PROMPT: Please repeat the lines below exactly. Begin with the line containing "area [sq um] |" and go on through the line containing "1853 | 9020 |".

►

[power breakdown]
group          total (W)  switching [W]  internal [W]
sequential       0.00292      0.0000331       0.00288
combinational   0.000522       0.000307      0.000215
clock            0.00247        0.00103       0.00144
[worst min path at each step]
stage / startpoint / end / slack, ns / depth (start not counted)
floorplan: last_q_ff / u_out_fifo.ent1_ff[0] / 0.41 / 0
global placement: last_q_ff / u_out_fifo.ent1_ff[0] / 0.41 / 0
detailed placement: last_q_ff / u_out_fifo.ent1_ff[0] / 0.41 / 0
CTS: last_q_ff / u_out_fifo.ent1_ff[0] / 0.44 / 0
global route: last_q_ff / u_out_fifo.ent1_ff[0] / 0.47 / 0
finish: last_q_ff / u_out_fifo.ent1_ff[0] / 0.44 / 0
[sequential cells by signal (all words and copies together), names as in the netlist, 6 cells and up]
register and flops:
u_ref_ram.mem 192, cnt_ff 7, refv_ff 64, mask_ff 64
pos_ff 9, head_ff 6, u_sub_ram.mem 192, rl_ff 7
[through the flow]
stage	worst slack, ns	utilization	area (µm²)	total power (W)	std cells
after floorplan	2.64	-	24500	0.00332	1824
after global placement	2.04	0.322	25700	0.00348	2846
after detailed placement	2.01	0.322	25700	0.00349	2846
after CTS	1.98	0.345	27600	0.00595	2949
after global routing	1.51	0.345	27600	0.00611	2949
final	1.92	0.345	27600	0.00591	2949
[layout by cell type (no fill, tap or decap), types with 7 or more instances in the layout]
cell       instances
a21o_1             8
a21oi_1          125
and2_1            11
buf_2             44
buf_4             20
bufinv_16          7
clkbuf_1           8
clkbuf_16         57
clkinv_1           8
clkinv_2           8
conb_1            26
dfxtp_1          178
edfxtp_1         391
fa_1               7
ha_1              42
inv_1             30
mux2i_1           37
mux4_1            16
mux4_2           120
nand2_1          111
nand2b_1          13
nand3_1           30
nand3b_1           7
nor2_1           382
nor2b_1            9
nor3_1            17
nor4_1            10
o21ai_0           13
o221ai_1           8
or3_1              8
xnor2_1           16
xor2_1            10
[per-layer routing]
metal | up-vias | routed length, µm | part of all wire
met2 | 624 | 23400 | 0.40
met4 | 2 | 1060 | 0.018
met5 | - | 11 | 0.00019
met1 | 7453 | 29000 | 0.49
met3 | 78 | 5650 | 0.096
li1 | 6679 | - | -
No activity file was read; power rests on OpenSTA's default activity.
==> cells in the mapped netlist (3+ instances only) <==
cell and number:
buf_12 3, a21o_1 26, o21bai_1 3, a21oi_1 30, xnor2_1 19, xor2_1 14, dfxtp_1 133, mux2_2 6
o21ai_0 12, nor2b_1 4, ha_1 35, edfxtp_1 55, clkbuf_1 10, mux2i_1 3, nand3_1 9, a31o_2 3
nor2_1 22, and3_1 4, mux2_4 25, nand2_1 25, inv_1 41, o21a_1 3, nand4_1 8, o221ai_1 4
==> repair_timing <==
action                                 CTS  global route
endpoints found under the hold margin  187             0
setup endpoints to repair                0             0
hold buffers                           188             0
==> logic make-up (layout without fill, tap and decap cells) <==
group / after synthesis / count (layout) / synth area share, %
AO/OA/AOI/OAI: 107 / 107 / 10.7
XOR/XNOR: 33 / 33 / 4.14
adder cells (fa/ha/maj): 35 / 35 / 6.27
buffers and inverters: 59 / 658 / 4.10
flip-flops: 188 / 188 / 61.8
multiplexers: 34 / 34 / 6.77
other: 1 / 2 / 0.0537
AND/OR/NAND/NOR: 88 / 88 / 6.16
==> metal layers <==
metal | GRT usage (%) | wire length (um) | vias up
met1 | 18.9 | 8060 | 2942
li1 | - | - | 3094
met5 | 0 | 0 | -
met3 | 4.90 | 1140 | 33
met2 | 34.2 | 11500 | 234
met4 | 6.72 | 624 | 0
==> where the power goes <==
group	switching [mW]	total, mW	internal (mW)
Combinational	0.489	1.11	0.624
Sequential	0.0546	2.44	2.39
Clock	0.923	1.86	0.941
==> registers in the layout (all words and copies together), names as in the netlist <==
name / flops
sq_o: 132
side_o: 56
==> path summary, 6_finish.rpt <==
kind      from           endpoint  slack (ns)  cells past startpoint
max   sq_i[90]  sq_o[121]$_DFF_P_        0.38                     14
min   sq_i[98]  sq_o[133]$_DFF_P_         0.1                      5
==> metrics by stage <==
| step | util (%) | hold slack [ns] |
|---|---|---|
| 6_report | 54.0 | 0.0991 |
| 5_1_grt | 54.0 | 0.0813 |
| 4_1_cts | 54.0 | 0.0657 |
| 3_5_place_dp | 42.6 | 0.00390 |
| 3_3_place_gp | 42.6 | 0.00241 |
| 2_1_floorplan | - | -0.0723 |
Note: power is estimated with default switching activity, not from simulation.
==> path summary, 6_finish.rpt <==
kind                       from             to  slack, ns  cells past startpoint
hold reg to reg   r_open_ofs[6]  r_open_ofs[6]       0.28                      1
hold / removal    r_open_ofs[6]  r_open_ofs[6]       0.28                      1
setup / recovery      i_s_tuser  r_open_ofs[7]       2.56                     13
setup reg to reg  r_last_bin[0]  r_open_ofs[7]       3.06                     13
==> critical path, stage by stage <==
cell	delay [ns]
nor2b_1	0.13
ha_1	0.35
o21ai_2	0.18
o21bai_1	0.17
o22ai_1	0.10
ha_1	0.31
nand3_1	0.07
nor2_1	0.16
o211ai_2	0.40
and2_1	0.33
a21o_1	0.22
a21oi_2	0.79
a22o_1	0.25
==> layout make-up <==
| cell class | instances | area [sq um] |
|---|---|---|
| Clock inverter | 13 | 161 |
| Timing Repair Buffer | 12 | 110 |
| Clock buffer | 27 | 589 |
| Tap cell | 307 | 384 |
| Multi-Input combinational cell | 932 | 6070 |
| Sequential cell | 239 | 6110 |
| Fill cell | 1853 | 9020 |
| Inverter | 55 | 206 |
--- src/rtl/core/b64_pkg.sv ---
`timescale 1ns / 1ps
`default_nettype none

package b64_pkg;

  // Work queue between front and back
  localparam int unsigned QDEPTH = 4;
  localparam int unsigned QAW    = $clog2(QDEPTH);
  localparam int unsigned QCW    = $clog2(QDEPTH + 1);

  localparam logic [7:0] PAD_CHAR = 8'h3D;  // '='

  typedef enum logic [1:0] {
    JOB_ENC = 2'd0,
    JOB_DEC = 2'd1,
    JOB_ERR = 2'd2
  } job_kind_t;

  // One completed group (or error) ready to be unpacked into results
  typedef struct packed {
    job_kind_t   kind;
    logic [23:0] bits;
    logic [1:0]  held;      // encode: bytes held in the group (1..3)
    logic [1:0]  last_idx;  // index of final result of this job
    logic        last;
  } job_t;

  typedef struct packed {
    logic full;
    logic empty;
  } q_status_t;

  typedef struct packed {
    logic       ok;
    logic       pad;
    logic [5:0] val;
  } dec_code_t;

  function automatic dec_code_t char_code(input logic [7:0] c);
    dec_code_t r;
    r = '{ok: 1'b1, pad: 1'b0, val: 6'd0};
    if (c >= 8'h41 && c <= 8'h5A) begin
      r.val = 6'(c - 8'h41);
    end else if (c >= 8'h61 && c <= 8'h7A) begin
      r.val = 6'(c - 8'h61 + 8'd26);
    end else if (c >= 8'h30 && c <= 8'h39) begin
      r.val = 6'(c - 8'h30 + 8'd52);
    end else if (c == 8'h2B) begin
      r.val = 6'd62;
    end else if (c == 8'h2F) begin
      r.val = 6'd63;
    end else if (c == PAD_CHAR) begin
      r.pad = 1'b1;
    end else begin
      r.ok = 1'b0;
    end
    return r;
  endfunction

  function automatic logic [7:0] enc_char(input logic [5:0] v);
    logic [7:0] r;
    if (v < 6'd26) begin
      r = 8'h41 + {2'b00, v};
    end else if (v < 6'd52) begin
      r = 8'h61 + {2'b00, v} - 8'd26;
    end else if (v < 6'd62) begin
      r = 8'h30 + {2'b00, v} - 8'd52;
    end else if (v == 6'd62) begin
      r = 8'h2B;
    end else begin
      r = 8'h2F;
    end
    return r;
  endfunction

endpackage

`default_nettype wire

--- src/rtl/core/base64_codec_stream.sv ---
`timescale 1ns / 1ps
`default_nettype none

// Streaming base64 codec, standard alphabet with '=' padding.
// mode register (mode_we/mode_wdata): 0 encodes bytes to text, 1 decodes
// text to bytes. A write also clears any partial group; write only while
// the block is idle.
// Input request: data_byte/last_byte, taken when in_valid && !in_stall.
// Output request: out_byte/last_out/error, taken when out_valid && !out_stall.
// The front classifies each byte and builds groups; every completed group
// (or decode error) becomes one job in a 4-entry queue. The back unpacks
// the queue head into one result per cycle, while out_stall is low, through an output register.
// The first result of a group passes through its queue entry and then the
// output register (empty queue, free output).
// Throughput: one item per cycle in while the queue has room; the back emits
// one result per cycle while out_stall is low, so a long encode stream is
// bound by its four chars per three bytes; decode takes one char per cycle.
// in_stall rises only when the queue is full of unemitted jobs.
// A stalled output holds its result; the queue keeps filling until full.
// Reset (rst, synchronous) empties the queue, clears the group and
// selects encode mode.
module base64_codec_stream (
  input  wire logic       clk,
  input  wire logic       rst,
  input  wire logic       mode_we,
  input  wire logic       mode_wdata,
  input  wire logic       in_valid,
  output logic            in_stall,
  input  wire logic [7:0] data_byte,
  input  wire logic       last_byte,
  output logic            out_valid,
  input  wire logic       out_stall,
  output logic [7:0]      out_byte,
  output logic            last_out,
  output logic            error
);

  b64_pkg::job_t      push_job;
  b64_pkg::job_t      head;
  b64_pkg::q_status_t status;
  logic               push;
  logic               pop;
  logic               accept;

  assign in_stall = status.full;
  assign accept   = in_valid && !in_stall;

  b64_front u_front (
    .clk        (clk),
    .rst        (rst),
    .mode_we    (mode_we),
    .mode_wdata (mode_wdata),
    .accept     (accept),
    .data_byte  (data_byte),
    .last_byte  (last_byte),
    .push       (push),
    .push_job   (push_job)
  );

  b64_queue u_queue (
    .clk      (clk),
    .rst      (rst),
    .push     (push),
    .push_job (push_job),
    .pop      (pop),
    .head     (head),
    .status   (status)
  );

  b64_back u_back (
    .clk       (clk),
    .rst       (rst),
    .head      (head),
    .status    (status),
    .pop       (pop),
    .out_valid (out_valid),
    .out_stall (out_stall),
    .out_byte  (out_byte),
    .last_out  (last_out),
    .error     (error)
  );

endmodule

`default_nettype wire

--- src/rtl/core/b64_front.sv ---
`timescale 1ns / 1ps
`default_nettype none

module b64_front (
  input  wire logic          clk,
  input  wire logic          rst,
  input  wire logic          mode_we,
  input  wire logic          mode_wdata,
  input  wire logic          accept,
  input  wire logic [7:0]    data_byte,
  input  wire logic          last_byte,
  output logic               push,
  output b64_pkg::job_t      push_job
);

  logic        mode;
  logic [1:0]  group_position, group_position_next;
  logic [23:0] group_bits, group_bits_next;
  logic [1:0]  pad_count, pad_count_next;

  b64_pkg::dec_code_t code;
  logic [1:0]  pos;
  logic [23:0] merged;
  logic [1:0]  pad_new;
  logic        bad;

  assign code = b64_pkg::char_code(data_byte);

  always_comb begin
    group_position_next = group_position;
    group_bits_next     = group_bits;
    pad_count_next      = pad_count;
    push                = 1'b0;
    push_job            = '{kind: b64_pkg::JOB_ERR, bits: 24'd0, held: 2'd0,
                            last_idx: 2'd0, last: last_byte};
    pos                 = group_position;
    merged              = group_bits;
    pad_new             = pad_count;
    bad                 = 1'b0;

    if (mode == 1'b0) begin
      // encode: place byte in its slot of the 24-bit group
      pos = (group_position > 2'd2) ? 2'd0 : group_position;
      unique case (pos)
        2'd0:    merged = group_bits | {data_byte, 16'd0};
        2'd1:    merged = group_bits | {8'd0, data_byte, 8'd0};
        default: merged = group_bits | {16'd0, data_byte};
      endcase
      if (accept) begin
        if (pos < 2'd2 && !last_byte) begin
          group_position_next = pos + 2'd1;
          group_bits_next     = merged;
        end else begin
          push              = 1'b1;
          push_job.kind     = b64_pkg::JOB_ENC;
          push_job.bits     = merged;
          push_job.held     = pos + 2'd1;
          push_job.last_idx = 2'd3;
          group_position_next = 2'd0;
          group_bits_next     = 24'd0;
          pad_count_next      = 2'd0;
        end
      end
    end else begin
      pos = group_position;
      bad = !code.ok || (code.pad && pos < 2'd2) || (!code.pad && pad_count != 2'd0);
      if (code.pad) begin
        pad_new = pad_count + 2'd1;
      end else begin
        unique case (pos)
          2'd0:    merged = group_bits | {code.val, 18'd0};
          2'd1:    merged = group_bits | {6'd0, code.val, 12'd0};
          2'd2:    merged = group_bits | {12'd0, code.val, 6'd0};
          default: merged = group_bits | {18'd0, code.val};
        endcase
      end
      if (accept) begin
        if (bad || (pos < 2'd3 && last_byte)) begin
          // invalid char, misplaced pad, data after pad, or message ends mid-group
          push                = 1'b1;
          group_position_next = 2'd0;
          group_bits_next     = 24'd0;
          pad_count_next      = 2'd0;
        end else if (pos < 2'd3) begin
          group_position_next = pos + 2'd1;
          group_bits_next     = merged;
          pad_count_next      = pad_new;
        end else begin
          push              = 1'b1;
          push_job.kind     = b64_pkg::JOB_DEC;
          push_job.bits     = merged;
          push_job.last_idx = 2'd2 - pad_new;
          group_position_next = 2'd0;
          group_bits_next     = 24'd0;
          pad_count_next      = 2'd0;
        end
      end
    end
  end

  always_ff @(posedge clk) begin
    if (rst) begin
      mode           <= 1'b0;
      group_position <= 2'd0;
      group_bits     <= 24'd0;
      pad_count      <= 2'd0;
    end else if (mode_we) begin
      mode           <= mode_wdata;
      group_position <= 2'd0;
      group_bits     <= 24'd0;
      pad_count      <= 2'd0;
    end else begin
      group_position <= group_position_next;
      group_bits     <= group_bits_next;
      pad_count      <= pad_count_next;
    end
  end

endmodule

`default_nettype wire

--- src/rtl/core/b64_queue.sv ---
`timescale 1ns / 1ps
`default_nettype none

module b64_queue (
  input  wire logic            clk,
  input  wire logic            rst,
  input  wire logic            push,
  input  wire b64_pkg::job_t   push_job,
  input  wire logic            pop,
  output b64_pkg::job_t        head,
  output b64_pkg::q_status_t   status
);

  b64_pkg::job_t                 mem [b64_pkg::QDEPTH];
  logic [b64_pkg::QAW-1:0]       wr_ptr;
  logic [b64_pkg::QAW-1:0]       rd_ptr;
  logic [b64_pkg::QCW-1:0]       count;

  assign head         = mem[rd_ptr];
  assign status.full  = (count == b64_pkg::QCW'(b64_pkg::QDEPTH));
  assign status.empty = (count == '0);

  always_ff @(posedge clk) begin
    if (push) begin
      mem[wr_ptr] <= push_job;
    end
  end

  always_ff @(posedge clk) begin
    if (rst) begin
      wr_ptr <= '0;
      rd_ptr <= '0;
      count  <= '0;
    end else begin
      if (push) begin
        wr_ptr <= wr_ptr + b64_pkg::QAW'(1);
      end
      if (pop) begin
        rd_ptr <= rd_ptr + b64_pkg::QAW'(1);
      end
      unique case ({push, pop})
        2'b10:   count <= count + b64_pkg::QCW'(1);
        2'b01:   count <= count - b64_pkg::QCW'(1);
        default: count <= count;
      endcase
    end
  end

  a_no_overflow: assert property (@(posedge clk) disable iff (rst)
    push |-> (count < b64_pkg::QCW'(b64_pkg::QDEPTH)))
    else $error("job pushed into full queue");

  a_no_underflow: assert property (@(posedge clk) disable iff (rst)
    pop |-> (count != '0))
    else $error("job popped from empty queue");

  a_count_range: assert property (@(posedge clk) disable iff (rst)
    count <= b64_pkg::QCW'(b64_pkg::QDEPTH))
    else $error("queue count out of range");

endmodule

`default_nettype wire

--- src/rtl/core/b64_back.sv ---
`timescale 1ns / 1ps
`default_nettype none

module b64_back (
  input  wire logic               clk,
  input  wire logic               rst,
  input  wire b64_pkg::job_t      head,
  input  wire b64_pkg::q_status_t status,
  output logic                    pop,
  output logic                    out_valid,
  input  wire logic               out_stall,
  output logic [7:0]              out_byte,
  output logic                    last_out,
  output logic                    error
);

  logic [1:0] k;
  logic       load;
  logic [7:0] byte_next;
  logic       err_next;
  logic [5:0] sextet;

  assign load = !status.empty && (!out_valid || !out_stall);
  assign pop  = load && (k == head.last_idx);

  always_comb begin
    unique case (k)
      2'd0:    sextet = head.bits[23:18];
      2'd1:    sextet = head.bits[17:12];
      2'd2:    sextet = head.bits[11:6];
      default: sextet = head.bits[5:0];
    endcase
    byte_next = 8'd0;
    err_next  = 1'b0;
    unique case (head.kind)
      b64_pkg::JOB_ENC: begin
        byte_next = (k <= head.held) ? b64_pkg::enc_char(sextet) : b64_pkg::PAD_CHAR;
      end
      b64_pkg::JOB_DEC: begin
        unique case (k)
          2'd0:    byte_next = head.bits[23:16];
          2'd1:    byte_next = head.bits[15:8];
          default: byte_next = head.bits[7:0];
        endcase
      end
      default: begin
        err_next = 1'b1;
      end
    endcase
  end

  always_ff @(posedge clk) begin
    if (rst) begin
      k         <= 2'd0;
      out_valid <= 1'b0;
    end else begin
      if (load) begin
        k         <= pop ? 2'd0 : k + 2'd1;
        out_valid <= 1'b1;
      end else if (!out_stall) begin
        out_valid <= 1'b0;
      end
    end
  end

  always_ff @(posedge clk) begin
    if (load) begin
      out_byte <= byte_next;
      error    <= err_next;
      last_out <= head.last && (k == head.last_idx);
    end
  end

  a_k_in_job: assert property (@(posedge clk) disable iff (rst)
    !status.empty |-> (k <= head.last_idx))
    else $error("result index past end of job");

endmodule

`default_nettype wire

◄
►

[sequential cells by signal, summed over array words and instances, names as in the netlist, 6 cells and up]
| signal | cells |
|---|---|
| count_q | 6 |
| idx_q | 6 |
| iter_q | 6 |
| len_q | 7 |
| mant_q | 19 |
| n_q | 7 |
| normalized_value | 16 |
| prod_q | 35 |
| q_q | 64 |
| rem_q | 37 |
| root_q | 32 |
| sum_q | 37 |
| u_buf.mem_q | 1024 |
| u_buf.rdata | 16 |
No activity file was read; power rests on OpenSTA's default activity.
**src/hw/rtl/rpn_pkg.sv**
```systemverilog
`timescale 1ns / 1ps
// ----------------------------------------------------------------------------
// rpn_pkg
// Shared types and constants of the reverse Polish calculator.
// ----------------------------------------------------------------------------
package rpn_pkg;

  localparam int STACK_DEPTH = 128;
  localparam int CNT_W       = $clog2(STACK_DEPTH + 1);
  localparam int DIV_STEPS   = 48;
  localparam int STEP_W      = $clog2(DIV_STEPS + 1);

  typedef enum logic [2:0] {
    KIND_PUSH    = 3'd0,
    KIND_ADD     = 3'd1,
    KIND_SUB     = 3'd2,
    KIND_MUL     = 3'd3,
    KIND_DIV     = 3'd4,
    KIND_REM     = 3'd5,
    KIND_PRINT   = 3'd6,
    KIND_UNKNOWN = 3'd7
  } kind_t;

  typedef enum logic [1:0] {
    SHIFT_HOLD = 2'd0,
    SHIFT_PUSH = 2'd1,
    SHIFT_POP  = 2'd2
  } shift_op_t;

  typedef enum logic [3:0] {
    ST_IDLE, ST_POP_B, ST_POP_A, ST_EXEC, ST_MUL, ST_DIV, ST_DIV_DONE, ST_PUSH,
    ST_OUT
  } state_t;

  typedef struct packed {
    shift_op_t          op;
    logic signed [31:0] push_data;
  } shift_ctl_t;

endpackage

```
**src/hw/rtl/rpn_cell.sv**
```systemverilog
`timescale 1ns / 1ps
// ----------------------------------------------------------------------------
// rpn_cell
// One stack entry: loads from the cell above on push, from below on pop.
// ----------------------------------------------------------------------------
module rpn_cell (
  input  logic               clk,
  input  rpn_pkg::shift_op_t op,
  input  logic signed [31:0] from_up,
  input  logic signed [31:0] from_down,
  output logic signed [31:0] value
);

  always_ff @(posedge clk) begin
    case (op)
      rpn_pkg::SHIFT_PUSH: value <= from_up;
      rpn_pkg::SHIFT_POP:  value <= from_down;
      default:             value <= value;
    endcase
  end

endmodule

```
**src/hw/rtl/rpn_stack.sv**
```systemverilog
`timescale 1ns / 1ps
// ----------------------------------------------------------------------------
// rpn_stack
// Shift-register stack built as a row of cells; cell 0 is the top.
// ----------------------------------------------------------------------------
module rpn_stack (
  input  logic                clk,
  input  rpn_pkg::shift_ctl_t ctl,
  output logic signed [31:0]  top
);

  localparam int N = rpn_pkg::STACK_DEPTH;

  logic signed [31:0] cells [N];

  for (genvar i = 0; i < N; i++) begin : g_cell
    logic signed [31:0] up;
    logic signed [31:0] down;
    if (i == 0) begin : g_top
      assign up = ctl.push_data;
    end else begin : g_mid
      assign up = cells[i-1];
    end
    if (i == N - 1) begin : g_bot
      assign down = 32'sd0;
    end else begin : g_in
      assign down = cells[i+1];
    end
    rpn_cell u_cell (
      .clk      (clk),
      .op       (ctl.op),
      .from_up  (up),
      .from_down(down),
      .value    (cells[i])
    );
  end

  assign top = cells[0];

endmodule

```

◄

REPLY TO THE TASK:
| cell class | instances | area [sq um] |
|---|---|---|
| Clock inverter | 13 | 161 |
| Timing Repair Buffer | 12 | 110 |
| Clock buffer | 27 | 589 |
| Tap cell | 307 | 384 |
| Multi-Input combinational cell | 932 | 6070 |
| Sequential cell | 239 | 6110 |
| Fill cell | 1853 | 9020 |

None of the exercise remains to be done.